February 6th marks the International Day of Zero Tolerance for Female Genital Mutilation/Cutting.

By Jenny Cordle

When Comfort Dudzai was 9 years old, her father’s two sisters and her nanny took her and her cousins to her family’s rural home in Chipinge, in the eastern highlands of Zimbabwe outside of Harare. In six long weeks the three women taught the girls a combination of lessons on hygiene, virginity and marriage. 

Each morning the group would gather in the forest near hot springs off the Save River for a lesson. One morning the 9-year-olds were taught how to elongate their labia minora, the inner lips of the vulva, arguably one of the most sensitive parts of female anatomy. 

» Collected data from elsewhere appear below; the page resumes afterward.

**src/rtl/pulse_pkg.sv**
```systemverilog
// Shared types and limits for the pulse debouncer and anything that configures it.
package pulse_pkg;

  // Which accepted transition of the debounced level produces an output pulse.
  typedef enum logic [1:0] {
    EDGE_RISE = 2'd0,
    EDGE_FALL = 2'd1,
    EDGE_BOTH = 2'd2
  } edge_mode_e;

  localparam int unsigned MaxSyncStages     = 4;
  localparam int unsigned MaxDebounceCycles = 65535;

  // True when a debounced transition to new_level should be reported under mode.
  function automatic logic edge_match(edge_mode_e mode, logic new_level);
    case (mode)
      EDGE_RISE: return new_level;
      EDGE_FALL: return ~new_level;
      default:   return 1'b1;
    endcase
  endfunction

endpackage

```
**src/rtl/pulse_sync.sv**
```systemverilog
// Multi-flop synchronizer bringing an asynchronous level into the clk domain.
module pulse_sync
  import pulse_pkg::*;
#(
  parameter int unsigned SYNC_STAGES = 2
) (
  input  logic clk_i,
  input  logic rst_ni,
  input  logic d_i,
  output logic q_o
);

  if (SYNC_STAGES < 1 || SYNC_STAGES > MaxSyncStages) begin : gen_bad_stages
    $error("pulse_sync: SYNC_STAGES must be in 1..4");
  end

  logic [SYNC_STAGES-1:0] sync_d, sync_q;

  // Shift the raw input one stage further down the chain every edge.
  always_comb begin
    sync_d    = sync_q;
    sync_d[0] = d_i;
    for (int i = 1; i < int'(SYNC_STAGES); i++) begin
      sync_d[i] = sync_q[i-1];
    end
  end

  // Chain storage; cleared immediately on reset.
  always_ff @(posedge clk_i or negedge rst_ni) begin
    if (!rst_ni) begin
      sync_q <= '0;
    end else begin
      sync_q <= sync_d;
    end
  end

  assign q_o = sync_q[SYNC_STAGES-1];

endmodule

```
**src/rtl/pulse.sv**
```systemverilog
// Synchronize, debounce and edge-detect a raw level into a one-cycle pulse.
module pulse
  import pulse_pkg::*;
#(
  parameter int unsigned SYNC_STAGES     = 2,
  parameter int unsigned DEBOUNCE_CYCLES = 4,
  parameter edge_mode_e  EDGE_MODE       = EDGE_RISE
) (
  input  logic clk,
  input  logic reset,
  input  logic in,
  output logic out
);

  if (DEBOUNCE_CYCLES < 1 || DEBOUNCE_CYCLES > MaxDebounceCycles) begin : gen_bad_debounce
    $error("pulse: DEBOUNCE_CYCLES must be in 1..65535");
  end

  if (EDGE_MODE != EDGE_RISE && EDGE_MODE != EDGE_FALL && EDGE_MODE != EDGE_BOTH)
  begin : gen_bad_mode
    $error("pulse: EDGE_MODE is not a legal edge_mode_e value");
  end

  localparam int unsigned   CntW   = $clog2(DEBOUNCE_CYCLES) + 1;
  localparam logic [CntW-1:0] CntMax = CntW'(DEBOUNCE_CYCLES - 1);

  logic            s;
  logic            deb_d, deb_q;
  logic [CntW-1:0] cnt_d, cnt_q;
  logic            out_d, out_q;

  pulse_sync #(
    .SYNC_STAGES(SYNC_STAGES)
  ) u_sync (
    .clk_i (clk),
    .rst_ni(reset),
    .d_i   (in),
    .q_o   (s)
  );

  // Accept a new level only after it has differed from deb for DEBOUNCE_CYCLES edges;
  // the pulse is raised on the very edge the accepted level is loaded.
  always_comb begin
    deb_d = deb_q;
    cnt_d = cnt_q;
    out_d = 1'b0;
    if (s == deb_q) begin
      cnt_d = '0;
    end else if (cnt_q == CntMax) begin
      deb_d = s;
      cnt_d = '0;
      out_d = edge_match(EDGE_MODE, s);
    end else begin
      cnt_d = cnt_q + 1'b1;
    end
  end

  // Debounce state and output pulse register; reset aborts any count in progress.
  always_ff @(posedge clk or negedge reset) begin
    if (!reset) begin
      deb_q <= 1'b0;
      cnt_q <= '0;
      out_q <= 1'b0;
    end else begin
      deb_q <= deb_d;
      cnt_q <= cnt_d;
      out_q <= out_d;
    end
  end

  assign out = out_q;

endmodule

```
$ cat src/rtl/synapse_accumulator.sv
// Leaky integrate-and-fire neuron that scans a 16x8 weight memory
// and accumulates the weights of active synapses once per start.
module synapse_accumulator #(
    parameter logic signed [11:0] THRESHOLD  = 12'sd100,
    parameter int                 LEAK_SHIFT = 3,
    parameter logic signed [11:0] V_RESET    = 12'sd0
) (
    input  logic               clk,
    input  logic               rst_n,
    input  logic               start,
    input  logic [15:0]        spike_in,
    input  logic [7:0]         packet,
    output logic [3:0]         addr,
    output logic               busy,
    output logic               done,
    output logic               spike_out,
    output logic signed [11:0] potential
);

    typedef enum logic [1:0] {
        IDLE,
        LEAK,
        ACCUM,
        FIRE
    } state_t;

    state_t             state;
    logic [15:0]        spk_q;
    logic [3:0]         cnt;
    logic signed [12:0] sum;
    logic signed [11:0] sat;
    logic signed [11:0] leaked;

    assign busy = (state != IDLE);
    assign addr = (state == ACCUM) ? cnt : 4'd0;

    always_comb begin
        sum = {potential[11], potential}
            + {{5{packet[7]}}, packet};
        sat = sum[11:0];
        if (sum > 13'sd2047) begin
            sat = 12'sd2047;
        end else if (sum < -13'sd2048) begin
            sat = -12'sd2048;
        end
    end

    // Cannot overflow: the shifted term never exceeds half the magnitude.
    assign leaked = potential - (potential >>> LEAK_SHIFT);

    always_ff @(posedge clk or negedge rst_n) begin
        if (!rst_n) begin
            state     <= IDLE;
            spk_q     <= '0;
            cnt       <= '0;
            done      <= 1'b0;
            spike_out <= 1'b0;
            potential <= '0;
        end else begin
            done      <= 1'b0;
            spike_out <= 1'b0;
            unique case (state)
                IDLE: begin
                    if (start) begin
                        spk_q <= spike_in;
                        cnt   <= '0;
                        state <= LEAK;
                    end
                end
                LEAK: begin
                    potential <= leaked;
                    state     <= ACCUM;
                end
                ACCUM: begin
                    if (spk_q[cnt]) begin
                        potential <= sat;
                    end
                    cnt <= cnt + 4'd1;
                    if (cnt == 4'd15) begin
                        state <= FIRE;
                    end
                end
                FIRE: begin
                    done <= 1'b1;
                    if (potential >= THRESHOLD) begin
                        spike_out <= 1'b1;
                        potential <= V_RESET;
                    end
                    state <= IDLE;
                end
                default: state <= IDLE;
            endcase
        end
    end

endmodule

“The men in our culture expect that you have your labia the (length) of your middle finger,” Comfort said. “For the first few sessions, the older ladies actually pull on the labia minora for you.”

Her aunts used their hands and secret herbs for the elongation. “It was a holistic teaching about womanhood, and the labia pulling is just one of the components.” 

There is a myth about the herbal mixture being made of bat wings. 

“It is painful,” Comfort said. “You cannot cry. You endure.” 

Comfort had an allergic reaction to the herbs. “I didn’t think there was anything wrong until I started facing complications,” she said. “I felt safe because these are women I trust and love, and women I know who love me and want the best for me.” 

Comfort’s pain didn’t end with the initial allergic reaction. She had complications with the delivery of her first son as a result of the labia elongation, and eventually had a surgical operation due to many infections. 

Although there are various forms of female genital mutilation/cutting and different classifications in terms of severity, the World Health Organization (WHO) stops short of explicitly listing labia elongation as Type 4, which “includes all other harmful procedures to the female genitalia for non-medical purposes, e.g. pricking, piercing, incising, scraping and cauterizing the genital area.”

Labia elongation is encouraged to enhance sexual pleasure not only for men, but for women as well. Whether the prior WHO classification, which actually included “stretching of the clitoris and/or labia,” was altered after two researchers published a study suggesting that Rwandan women experience labia elongation as positive is unclear. 

Types 1-3 classify what can be construed as reductive types of female genital mutilation/cutting. But labia elongation is not considered reductive since nothing is cut away. Instead the labia is pulled during a series of sessions, in what some deem as modification because the process appears to be devoid of violence. Consent is key.

For Comfort, the idea that girls are coerced into altering their genitals for the pleasure of men, and even for themselves, can be psychologically damaging. She is sharing her story to bring awareness to the process and to protect girls in the future. 

“Psychologically, it tells a girl that you’re not enough,” she said. “You need to alter something and there’s something deep about telling a young lady that age that you need to make yourself this way for a man. You’re not good enough. There’s even stories about women who get returned from their marriage — that they need to go and pull that labia longer. It’s very damaging to women. It places the value of the man over the woman.”

Labeling elongation, pulling or stretching as labia modification undermines the harmful effects on girls and connotes agency, whereas in many girls experiences, they aren’t given a choice.

Labia elongation is or has been practiced among groups in several African countries including Benin, Burundi, the Democratic Republic of Congo, Malawi, Mozambique, Namibia, Rwanda, South Africa, Sudan, Tanzania, Uganda, Zambia and Zimbabwe. According to the BBC, it is reportedly happening in the United Kingdom among diaspora communities. 

Comfort (Dondo) Dudzai participated in the Voices to End FGM/C workshop led by StoryCenter and Sahiyo, and funded by the George Washington School of Public Health in Washington, D.C.